Differentiation

$1.\,\frac{\text{d}}{\text{d}x} c = 0$
$2.\,\frac{\text{d}}{\text{d}x} x^n = nx^{n-1} $
$3.\,\frac{\text{d}}{\text{d}x} \sin x = \cos x $
$4.\,\frac{\text{d}}{\text{d}x} \cos x = -\sin x $
$5.\,\frac{\text{d}}{\text{d}x} \tan x = \sec^2 x $
$6.\,\frac{\text{d}}{\text{d}x} e^{x} = e^{x} $
$7.\,\frac{\text{d}}{\text{d}x} \ln\; x = \frac{1}{x}$
Note: $\frac{\text{d}}{\text{d}x} k\text{f}(x)=k\times\frac{\text{d}}{\text{d}x} \text{f}(x)$

$\dfrac{\text{d}}{\text{d}x}(uv) = u\dfrac{\text{d}v}{\text{d}x} + v\dfrac{\text{d}u}{\text{d}x}$

From $\dfrac{\text{d}y}{\text{d}x}$, substitute $x=k$ to get $m$ (gradient of tangent).
$-\dfrac{1}{m}$ is the gradient of the normal.

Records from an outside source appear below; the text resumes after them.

<file path="src/rtl/bsg_link_upstream_credit_tx.sv">
// Upstream link transmitter: serialises core words into BEATS channel beats,
// throttled by a credit window that the receiver replenishes with tokens.
module bsg_link_upstream_credit_tx #(
    parameter int unsigned CH_NUM       = 2,
    parameter int unsigned CH_W         = 8,
    parameter int unsigned BEATS        = 4,
    parameter int unsigned CNT_W        = 7,
    parameter int unsigned MAX_CREDITS  = 32,
    parameter int unsigned TOKEN_DECIM  = 8,
    parameter int unsigned TOKEN_TOGGLE = 0,
    localparam int unsigned DATA_W      = CH_NUM * CH_W * BEATS
) (
    input  logic                   clk,
    input  logic                   rst,
    input  logic [DATA_W-1:0]      core_data_i,
    input  logic                   core_valid_i,
    output logic                   core_ready_o,
    input  logic                   io_token_i,
    output logic                   io_valid_o,
    output logic [CH_NUM*CH_W-1:0] io_data_o,
    output logic [CNT_W-1:0]       outstanding_o,
    output logic                   token_err_o
);

    localparam int unsigned SLICE_W = CH_NUM * CH_W;
    localparam int unsigned BEAT_W  = (BEATS > 1) ? $clog2(BEATS) : 1;
    localparam logic [BEAT_W-1:0] LAST_BEAT = BEAT_W'(BEATS - 1);
    localparam logic [CNT_W-1:0]  MAX_C     = CNT_W'(MAX_CREDITS);
    localparam logic [CNT_W-1:0]  DECIM     = CNT_W'(TOKEN_DECIM);

    typedef enum logic {IDLE, SEND} state_t;

    state_t              state_q, state_d;
    logic [BEAT_W-1:0]   beat_q, beat_d;
    logic [DATA_W-1:0]   word_q, word_d;
    logic [CNT_W-1:0]    sent_q, sent_d;
    logic [CNT_W-1:0]    finish_q, finish_d;
    logic                tok_q;
    logic                err_q, err_d;
    logic                io_valid_q, io_valid_d;
    logic [SLICE_W-1:0]  io_data_q, io_data_d;

    logic [CNT_W-1:0]    outstanding;
    logic                avail;
    logic                accept;
    logic                tok_evt;
    logic                tok_ok;

    // Credit and handshake logic, all from registered state.
    assign outstanding  = sent_q - finish_q;
    assign avail        = (outstanding < MAX_C);
    assign core_ready_o = avail && ((state_q == IDLE) || (beat_q == LAST_BEAT));
    assign accept       = core_valid_i && core_ready_o;

    assign tok_evt  = (TOKEN_TOGGLE != 0) ? (io_token_i ^ tok_q) : io_token_i;
    assign tok_ok   = tok_evt && (outstanding >= DECIM);
    assign sent_d   = sent_q + CNT_W'(accept);
    assign finish_d = tok_ok ? (finish_q + DECIM) : finish_q;
    assign err_d    = err_q | (tok_evt & ~tok_ok);

    always_ff @(posedge clk) begin
        if (rst) begin
            state_q    <= IDLE;
            beat_q     <= '0;
            word_q     <= '0;
            sent_q     <= '0;
            finish_q   <= '0;
            tok_q      <= 1'b0;
            err_q      <= 1'b0;
            io_valid_q <= 1'b0;
            io_data_q  <= '0;
        end else begin
            state_q    <= state_d;
            beat_q     <= beat_d;
            word_q     <= word_d;
            sent_q     <= sent_d;
            finish_q   <= finish_d;
            tok_q      <= io_token_i;
            err_q      <= err_d;
            io_valid_q <= io_valid_d;
            io_data_q  <= io_data_d;
        end
    end

    // The word register shifts down one beat per cycle, so the next beat to
    // present is always its low slice; beat 0 comes straight from the input.
    always_comb begin
        state_d = state_q;
        beat_d  = beat_q;
        word_d  = word_q;
        unique case (state_q)
            IDLE: begin
                if (accept) begin
                    state_d = SEND;
                    beat_d  = '0;
                    word_d  = core_data_i >> SLICE_W;
                end
            end
            SEND: begin
                if (beat_q != LAST_BEAT) begin
                    beat_d = beat_q + 1'b1;
                    word_d = word_q >> SLICE_W;
                end else if (accept) begin
                    beat_d = '0;
                    word_d = core_data_i >> SLICE_W;
                end else begin
                    state_d = IDLE;
                end
            end
            default: state_d = IDLE;
        endcase
    end

    always_comb begin
        io_valid_d = (state_d == SEND);
        io_data_d  = io_data_q;
        if (state_d == SEND) begin
            io_data_d = accept ? core_data_i[SLICE_W-1:0] : word_q[SLICE_W-1:0];
        end
    end

    assign io_valid_o    = io_valid_q;
    assign io_data_o     = io_data_q;
    assign outstanding_o = outstanding;
    assign token_err_o   = err_q;

endmodule

</file>
<file path="config.mk">
export PLATFORM = sky130hd
export DESIGN_NAME = bsg_link_upstream_credit_tx
export DESIGN_NICKNAME = d
export VERILOG_FILES = /design/src/rtl/bsg_link_upstream_credit_tx.sv
export SDC_FILE = /design/constraint.sdc
export NUM_CORES = 1
export LEC_CHECK = 0
export CAP_MARGIN = 15
export CORE_UTILIZATION = 50
export CTS_CLUSTER_DIAMETER = 120
export DETAILED_ROUTE_END_ITERATION = 12
export PLACE_DENSITY = 0.85
export SLEW_MARGIN = 15
export SYNTH_ARGS = -nofsm -noshare
export SYNTH_HDL_FRONTEND = slang
export SYNTH_SLANG_ARGS = --single-unit
</file>
<file path="constraint.sdc">
create_clock -name clk -period 5.05 [get_ports clk]
set_input_delay 1.01 -clock clk [delete_from_list [all_inputs] [get_ports clk]]
set_output_delay 1.01 -clock clk [all_outputs]
set_load 0.01 [all_outputs]
</file>
# After elaboration in Yosys (flattened, before gate mapping)
# Cells that the tools add are included.
[word_totals]
regBits = 98
output_inout_bits = 26
wordCells = 33
[classes]
add_sub_neg = 4
magnitude_cmp = 2
n_eq_ne = 2
mux = 10
bitwise = 4
reduce_logical = 4
[op_table]
columns = ["cell", "count"]
rows = [
  ["2-to-1 mux 64 bit", 2],
  ["case mux 64 bit (2 select lines)", 1],
  ["2-to-1 mux 16 bit", 1],
  ["adder 7 x 1 -> 7 bit", 1],
  ["adder 7 x 4 -> 7 bit, second input constant", 1],
  ["greater-or-equal comparator 7 x 4 -> 1 bit, second input constant", 1],
  ["less-than comparator 7 x 6 -> 1 bit, second input constant", 1],
  ["subtractor 7 bit", 1],
  ["2-to-1 mux 2 bit", 2],
  ["case mux 2 bit (2 select lines)", 1],
  ["logical AND 1 bit", 3],
  ["adder 2 x 1 -> 2 bit, second input constant", 1],
  ["equality test 2 bit, second input constant", 1],
  ["2-to-1 mux 1 bit", 2],
  ["inequality test 2 bit, second input constant", 1],
  ["NOT 1 bit", 2],
  ["case mux 1 bit (2 select lines)", 1],
  ["bitwise AND 1 bit", 1],
  ["logical OR 1 bit", 1],
  ["bitwise OR 1 bit", 1],
]

# Depth between registers and ports, before layout
# Gate-level depths: netlist (run 1).
[logic_depth]
ltp_word = 7
ltp_mapped = 14

# Worst setup path before layout (run 1)
# Ideal clock, no wire load.
[synth_timing]
path_kind = "flip-flop to flip-flop"
from = "register finish_q[3]"
to = "register sent_q[6]"
t_arrival_ps = 2638
required_time_ps = 4922
setup_slack_ps = 2285
path_stages_with_launch = 14
path_buffers = 1
period_less_slack_ps = 2765
cell_sequence = "dfxtp_1 > ha_1 > inv_1 > fa_1 > xnor2_2 > and3_1 > a21boi_2 > buf_4 > and2_1 > ha_1 > and3_1 > nand3_1 > xor2_1 > nor2_1"
[synth_via]
elab_chain_len = 5
[synth_rtl]
columns = ["element", "line_no", "rtl"]
rows = [
  ["from (decl)", "37", "logic [CNT_W-1:0] finish_q, finish_d;"],
  ["from (signal assigned)", "77", "finish_q <= finish_d;"],
  ["subtractor 7 bit", "50", "assign outstanding = sent_q - finish_q;"],
  ["less-than comparator 7 x 6 -> 1 bit", "51", "assign avail = (outstanding < MAX_C);"],
  ["logical AND 1 bit", "52", "assign core_ready_o = avail && ((state_q == IDLE) || (beat_q == LAST_BEAT));"],
  ["logical AND 1 bit", "53", "assign accept = core_valid_i && core_ready_o;"],
  ["adder 7 x 1 -> 7 bit", "57", "assign sent_d = sent_q + CNT_W'(accept);"],
  ["to (signal assigned)", "76", "sent_q <= sent_d;"],
  ["to (decl)", "36", "logic [CNT_W-1:0] sent_q, sent_d;"],
]
# No other way between the ends.
# A chain may end at the register's enable or synchronous reset.

# Worst setup path after layout (run 1)
[layout_timing]
from = "register finish_q[5]"
to = "output port core_ready_o"
[layout_via]
elab_chain_len = 3
[layout_rtl]
columns = ["element", "line_no", "rtl"]
rows = [
  ["subtractor 7 bit", "50", ""],
  ["less-than comparator 7 x 6 -> 1 bit", "51", ""],
  ["logical AND 1 bit", "52", ""],
  ["to (decl)", "17", "output logic core_ready_o,"],
]
# No other way between the ends.

==> results.yml, run 1 <==
drt:
  ant_nets: 0
  drc_errors: 0
  routed_wl_microns: 9330
  routed-via-count: 3372
  wl_per_cell_microns: 15.6
  firstDrtPassIters: 4
  drtIter0Drc: 223
  vias_per_cell: 5.62
floorplanning:
  initial_core_util: 0.514
  die_h_microns: 90.9
  dieArea_sq_mm: 0.00826
  core.rowCount: 32
  ios: 94
  core_sq_mm: 0.00769
  chipWidth_microns: 90.9
finish:
  diodes: 0
  area_delta_synth_final_pct: 28.2
  finish.utilization: 0.659
  nets: 568
  drive_gt1_frac: 0.0984
setup_path:
  slowest_delay_ps: 550
  path_max_fanout: 5
  critPathTopFamily: "simple AND/OR/NAND/NOR gates"
  start_kind: "flip-flop"
  crit_path_end_kind: "output port"
  crit_type: "flip-flop to output port"
  worstPathCellList: "inv_1 > ha_1 > and3b_1 > nor3_4 > nor2_1 > nor3_1 > clkdlybuf4s50_1"
  worstPathRequired_ps: 4040
  arrival_ps: 2490
  crit_buf_inv: 2
  slowest_stage: "clkdlybuf4s50_1"
synthesis:
  ys_ff_latch: 95
  synth_top_flop_cell: "dfxtp_1"
  synthMuxAreaShare: 0.00760
  synth_edf_count: 0
  yosys.area_share.xor_xnor: 0.0218
  seq_area_frac_synth: 0.481
  syn-num-nets: 494
  synthSimpleGateAreaFrac: 0.185
  synth.area.top_cells: "dfxtp_1 48%, nor2_1 9.8%, o221a_1 8.5%"
  synth_top_family_by_area: "compound AO/OA/AOI/OAI gates"
  synth.most_common_cell: "nor2_1"
  async_flop_share: 0
  synthTopCellsByCount: "103 x nor2_1, 95 x dfxtp_1, 30 x o221a_1, 27 x a21oi_1, 21 x nand3_1"
  synth_area_sq_mm: 0.00395
  post-synth-top-area-cell: "dfxtp_1"
  yosys_warnings: 0
  syn_inst: 419
  synth.distinct_cells: 42
  yosysTopAreaCellShare: 0.481
  syn_area_per_cell_sq_um: 9.43
  synthAdderAreaFrac: 0.0241
  synth-compound-area-share: 0.225
power:
  power_leakage_nw: 1.99
  power.total_mw: 2.80
  p_per_area_mw_per_mm2: 553
  peakVddDrop_mv: 0.238
grt:
  grt_antenna_before_repair: 0
  gr-total-overflow: 0
  grt_pass1_vias: 3285
  grt_max_degree: 80
  grt_usage: 0.234
  grt_pass1_wl_microns: 15600
timing:
  tns_ps: 0
  timing.final.crit_share: 0.694
  period_needed_ps: 3500
  rsz0062_at_grt: "false"
  tightest_slew_ps: 902
  skew_ps: 8.79
  final_hold_viol_count: 0
  setup_violations: 0
  max_freq_ghz: 0.285
  max-slew-margin-rel: 0.395
  slew_viol_final: 0
cts:
  hold_buffers: 0
  post-cts-setup-buffer-count: 0
  clkTransAtPathRegs_ps: 90
  cts_resized: 0
  clock-sinks: 95
  clockBufferDepth: 2
  cts_made_buffers: 9
  clk_latency_ps: 360
  cts_tree: "built"
  cts_root_buf: "clkbuf_8"
  h-tree-depth: 3
placement:
  io_buffers: 93
  place_hpwl_microns: 6320
  gp_congestion: 0.852
run_status:
  outcome: "completed"
run:
  max-cap-violations: 0
min_path:
  holdCritPathClass: "flip-flop to flip-flop"
-- flip-flops by register name, summed over array words and instances, names as in the netlist --
register,count
beat_q,2
finish_q,4
io_data_o,16
io_valid_o,1
sent_q,7
token_err_o,1
word_q,64
-- kinds of logic (layout without fill, tap and decap cells) --
family | count (synthesis) | after routing
simple gates | 160 | 160
buf+inv | 43 | 122
flops | 95 | 95
compound gates | 102 | 102
mux | 3 | 3
xor+xnor | 9 | 9
fa+ha+maj | 7 | 7
-- stage by stage --
step	hold WS, ps	cell area (sq um)	worst slack [ps]	instances
2_1_floorplan	431	3950	2280	419
3_3_place_gp	442	4870	1960	584
3_5_place_dp	444	4870	1920	584
4_1_cts	471	5070	1540	600
5_1_grt	486	5070	1390	600
6_report	468	5070	1550	600
-- report_power, final --
group | internal (mW) | leakage (nW) | switching (mW)
sequential | 0.997 | 0.780 | 0.153
clock | 0.245 | 0.0932 | 0.255
combinational | 0.534 | 1.11 | 0.615
total | 1.78 | 1.99 | 1.02
-- path summary, 6_finish.rpt --
path	from	endpoint	slack [ps]	depth (start not counted)
setup / recovery	finish_q[5]	core_ready_o	1550	7
hold / removal	word_q[58]	word_q[58]	470	1
setup reg to reg	finish_q[5]	word_q[21]	2080	8
hold reg to reg	word_q[58]	word_q[58]	470	1
-- layout by cell type (no fill, tap or decap), types with 5 or more instances in the layout --
cell type	Yosys	final
clkdlybuf4s50_1	0	92
a22oi_1	15	15
xnor2_1	5	5
and2_1	17	17
nand3_1	21	21
clkbuf_8	0	10
ha_1	6	6
nor2_1	103	103
o221a_2	17	17
a21oi_1	27	27
buf_4	6	6
o221a_1	30	30
inv_1	6	6
dfxtp_1	95	95
-- per-layer routing --
| metal | vias to the layer above | track usage | share of wire |
|---|---|---|---|
| met5 | - | 0 | 0 |
| met4 | 0 | 0.0992 | 0.016 |
| met3 | 16 | 0.0370 | 0.052 |
| met2 | 102 | 0.383 | 0.49 |
| met1 | 1615 | 0.305 | 0.44 |
| li1 | 1639 | - | - |
-- cell type report --
| type | instances | area (sq um) |
|---|---|---|
| fill | 634 | 2620 |
| sequential | 95 | 1900 |
| multi-input combinational | 281 | 1840 |
| timing repair buffer | 99 | 971 |
| clock buffer | 12 | 145 |
| tap | 102 | 128 |
| clock inverter | 4 | 53.8 |
| inverter | 7 | 26.3 |
No activity file was read; power rests on OpenSTA's default activity.
==> inputs of run 2 (changes only) <==
CORE_UTILIZATION = 45   (was 50)
PLACE_DENSITY = 0.81   (was 0.85)
clock period = 3.02 ns   (was 5.05 ns; I/O delays follow)
==> results.yml, run 2 (synthesized netlist as in run 1, its figures left out) <==
run_status:
  outcome: "completed"
timing:
  skew_ps: 12.6
  slew_viol_final: 0
  rsz0062_at_grt: "false"
  tns_ps: 0
  timing.final.crit_share: 0.934
  max-slew-margin-rel: 0.521
  period_needed_ps: 2820
  final_hold_viol_count: 0
  setup_violations: 0
  max_freq_ghz: 0.354
  tightest_slew_ps: 718
setup_path:
  path_max_fanout: 4
  arrival_ps: 2220
  crit_start: "finish_q[3]"
  worstPathRequired_ps: 2420
  crit_type: "flip-flop to output port"
  timing.rr.start: "finish_q[3]"
  start_kind: "flip-flop"
  crit_path_end_kind: "output port"
drt:
  drc_errors: 0
  drtIter0Drc: 142
  vias_per_cell: 5.47
  wl_per_cell_microns: 15.3
  routed-via-count: 3325
  routed_wl_microns: 9320
  firstDrtPassIters: 4
  ant_nets: 0
cts:
  h-tree-depth: 3
  hold_buffers: 0
  clk_latency_ps: 350
  clock-sinks: 95
  cts_made_buffers: 9
  cts_tree: "built"
  clockBufferDepth: 2
  cts_root_buf: "clkbuf_8"
  clkTransAtPathRegs_ps: 90
finish:
  area_delta_synth_final_pct: 29.9
  drive_gt1_frac: 0.111
  layout.cells.most_common_list: "103 x nor2_1, 95 x dfxtp_1, 91 x clkdlybuf4s50_1"
  largest_reg_flops: 64
  diodes: 0
  regMostFlops: "word_q"
  mostFrequentLayoutCell: "nor2_1"
  nets: 573
  fill_cells: 711
grt:
  gr-total-overflow: 0
  grt_pass1_vias: 3339
  grt_antenna_before_repair: 0
  grt_pass1_wl_microns: 15500
  grt_max_degree: 71
  grt_use_met3: 0.0371
  gr-usage-met2: 0.360
  grt_busiest_layer: "met2"
  grtUsageMet1: 0.291
  grt_usage: 0.219
floorplanning:
  dieArea_sq_mm: 0.00916
  core.rowCount: 33
  die_h_microns: 95.7
  core_sq_mm: 0.00834
  chipWidth_microns: 95.7
  ios: 94
  initial_core_util: 0.474
power:
  peakVddDrop_mv: 0.347
  power_leakage_nw: 2.02
  p_per_area_mw_per_mm2: 929
  power.total_mw: 4.77
placement:
  io_buffers: 93
  place_hpwl_microns: 6430
  gp_congestion: 0.831
min_path:
  hold_start: "word_q[62]"
  holdCritPathClass: "flip-flop to flip-flop"
run:
  max-cap-violations: 0
run 2: worst max-delay path, stage by stage (launching register included):
cell and delay, ps:
dfxtp_1 400, ha_1 210, inv_1 60, fa_1 400, xnor2_2 180, inv_2 80
clkdlybuf4s50_1 530
run 2: final timing paths:
kind,end,slack (ps),depth (start not counted)
setup / recovery,outstanding_o[5],200,6
hold / removal,word_q[62],460,1
setup reg to reg,sent_q[6],290,12
hold reg to reg,word_q[62],460,1
run 2: metal layers:
| metal | up-vias | wire [microns] |
|---|---|---|
| li1 | 1646 | - |
| met1 | 1577 | 4470 |
| met2 | 92 | 4370 |
| met5 | - | 0 |
| met4 | 0 | 70 |
| met3 | 10 | 411 |
run 2: per-stage QoR:
stage / utilization / std cells / cell area (sq um) / setup WS [ps] / hold WS [ps]
after floorplan: - / 419 / 3950 / 255 / 431
after global placement: 0.588 / 591 / 4900 / 345 / 442
after detailed placement: 0.588 / 591 / 4900 / 238 / 444
after CTS: 0.615 / 608 / 5130 / 128 / 470
after global routing: 0.615 / 608 / 5130 / 49.3 / 494
final: 0.615 / 608 / 5130 / 198 / 464
run 2: cell type report:
class,instances,area [sq um],area share
clock buffer,10,128,0.0249
clock inverter,6,93.8,0.0183
inverter,7,26.3,0.00512
multi-input combinational,281,1840,0.359
sequential,95,1900,0.371
tap,105,131,0.0256
timing repair buffer,104,1010,0.196
run 2: power breakdown:
part / switching (mW) / leakage, nW / internal [mW] / total, mW
clock: 0.440 / 0.101 / 0.472 / 0.912
sequential: 0.252 / 0.780 / 1.67 / 1.92
combinational: 1.03 / 1.14 / 0.911 / 1.94
total: 1.72 / 2.02 / 3.05 / 4.77
run 2: timing repair:
| item | CTS | global route |
|---|---|---|
| setup endpoints to repair | 1 | 1 |
| pin swaps | 1 | 0 |
| setup buffers | 1 | 0 |
| resized for setup | 1 | 1 |
==> inputs of run 3 (changes only) <==
CAP_MARGIN = 10   (was 15)
CORE_MARGIN = 8   (was unset)
==> results.yml, run 3 (synthesized netlist as in run 1, its figures left out) <==
timing:
  setup_violations: 0
  max-slew-margin-rel: 0.487
  max_freq_ghz: 0.351
  final_hold_viol_count: 0
  slew_viol_final: 0
  rsz0062_at_grt: "false"
  tightest_slew_ps: 767
  period_needed_ps: 2850
  timing.final.crit_share: 0.944
  skew_ps: 5.28
  tns_ps: 0
grt:
  grt_pass1_vias: 3297
  grt_usage: 0.170
  grt_pass1_wl_microns: 16200
  grt_max_degree: 71
  gr-total-overflow: 0
  grt_antenna_before_repair: 0
floorplanning:
  initial_core_util: 0.458
  core.rowCount: 34
  die_h_microns: 110
  chipWidth_microns: 110
  core_sq_mm: 0.00864
  dieArea_sq_mm: 0.0120
  ios: 94
run_status:
  outcome: "completed"
power:
  p_per_area_mw_per_mm2: 946
  internal_power_mw: 3.16
  power_frac_comb: 0.402
  pwr-share-seq: 0.394
  power_leakage_nw: 2.04
  clkPwrFrac: 0.204
  switchingPower_mw: 1.72
  p_sw_frac: 0.353
  peakVddDrop_mv: 0.470
min_path:
  hold_depth: 1
  hold_start: "word_q[58]"
  hold_end: "word_q[58]"
  holdCritPathClass: "flip-flop to flip-flop"
drt:
  met1Wirelength_microns: 4420
  drtIter0Drc: 208
  wl_met2_microns: 4900
  routed-via-count: 3342
  ant_nets: 0
  firstDrtPassIters: 4
  drc_errors: 0
  vias_per_cell: 5.48
  dr_wl_met3_microns: 544
  routed_wl_microns: 9990
  topRoutingLayerUsed: "met4"
  wl_per_cell_microns: 16.4
finish:
  drive_gt1_frac: 0.112
  stdcell_count: 610
  area_delta_synth_final_pct: 30.7
  nets: 572
  largest_reg_flops: 64
  layout.cells.most_common_list: "103 x nor2_1, 95 x dfxtp_1, 91 x clkdlybuf4s50_1"
  mostFrequentLayoutCell: "nor2_1"
  regMostFlops: "word_q"
  diodes: 0
  finish.utilization: 0.598
setup_path:
  rrSetupSlack_ps: 250
  path_max_fanout: 4
  crit_type: "flip-flop to output port"
  crit_path_end_kind: "output port"
  worstPathRequired_ps: 2420
  arrival_ps: 2250
  reg2reg_depth: 12
  start_kind: "flip-flop"
  timing.rr.end: "sent_q[6]"
  timing.rr.start: "finish_q[3]"
cts:
  cts_tree: "built"
  clock-sinks: 95
  clockBufferDepth: 2
  clkTransAtPathRegs_ps: 90
  cts_made_buffers: 9
  clk_latency_ps: 360
  cts_root_buf: "clkbuf_8"
  h-tree-depth: 3
  hold_buffers: 0
run:
  max-cap-violations: 0
placement:
  place_inst: 593
  place_hpwl_microns: 7050
  gp_congestion: 0.916
  io_buffers: 93
[run 3: critical path, cell delays in order, from the launching register on]
cell and delay [ps]:
dfxtp_1 390, ha_1 200, inv_1 70, fa_1 400
xnor2_2 260, inv_2 80, clkdlybuf4s50_1 480
[run 3: worst max path at each step]
stage	cells past startpoint	from	endpoint
2_1_floorplan	13	finish_q[3]	sent_q[6]
3_3_place_gp	7	finish_q[5]	core_ready_o
3_5_place_dp	7	finish_q[5]	core_ready_o
4_1_cts	6	finish_q[5]	outstanding_o[6]
5_1_grt	7	finish_q[3]	core_ready_o
6_report	6	finish_q[3]	outstanding_o[5]
[run 3: cell type report]
| cell class | instances | area [sq um] |
|---|---|---|
| clock inverters | 6 | 108 |
| clock buffers | 10 | 138 |
| repair buffers | 103 | 1010 |
| flip-flops and latches | 95 | 1900 |
| multi-input cells | 281 | 1840 |
| well taps | 108 | 135 |
| inverters | 7 | 26.3 |
| fillers | 730 | 3470 |
[run 3: timing repair]
action,4_1_cts,5_1_grt
endpoints found under the setup margin,1,1
hold endpoints to repair,0,0
pin swaps,2,0
buffers inserted,1,0
resized for setup,1,1
[run 3: routing by layer]
metal | vias up | GRT usage
li1 | 1650 | -
met1 | 1595 | 0.213
met2 | 87 | 0.273
met3 | 10 | 0.0463
met4 | 0 | 0.0608
met5 | - | 0
[run 3: through the flow]
stage / setup WS, ps / hold slack (ps) / instance area (sq um) / power [mW]
after floorplan: 255 / 431 / 3950 / 3.26
after global placement: 335 / 443 / 4910 / 3.85
after detailed placement: 285 / 444 / 4910 / 3.92
after CTS: 91.6 / 470 / 5160 / 4.91
after global routing: 30.5 / 478 / 5160 / 5.20
final: 170 / 467 / 5160 / 4.88
[run 3: power by group through the flow]
stage / logic [mW] / clock network (mW) / registers [mW]
floorplan: 1.36 / 0 / 1.90
global placement: 1.92 / 0 / 1.93
detailed placement: 1.97 / 0 / 1.95
CTS: 1.98 / 1.02 / 1.92
global route: 2.17 / 1.06 / 1.97
finish: 1.96 / 0.997 / 1.92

If $\dfrac{\text{d}y}{\text{d}x}=0$ for $x=k$, test for $k^-$, $k$, $k^+$.

Maximum point:
$$\begin{array}{|c|c|c|c|}
\hline
x & k^- & k & k^+\\\hline
\dfrac{\text{d}y}{\text{d}x} & + & 0 & – \\ \hline
\end{array}$$

Minimum point:
$$\begin{array}{|c|c|c|c|}
\hline
x & k^- & k & k^+\\\hline
\dfrac{\text{d}y}{\text{d}x} & – & 0 & + \\ \hline
\end{array}$$

Inflexion point:
$$\begin{array}{|c|c|c|c|}
\hline
x & k^- & k & k^+\\\hline
\dfrac{\text{d}y}{\text{d}x} & + & 0 & + \\\hline
\dfrac{\text{d}y}{\text{d}x} & – & 0 & – \\\hline
\end{array}$$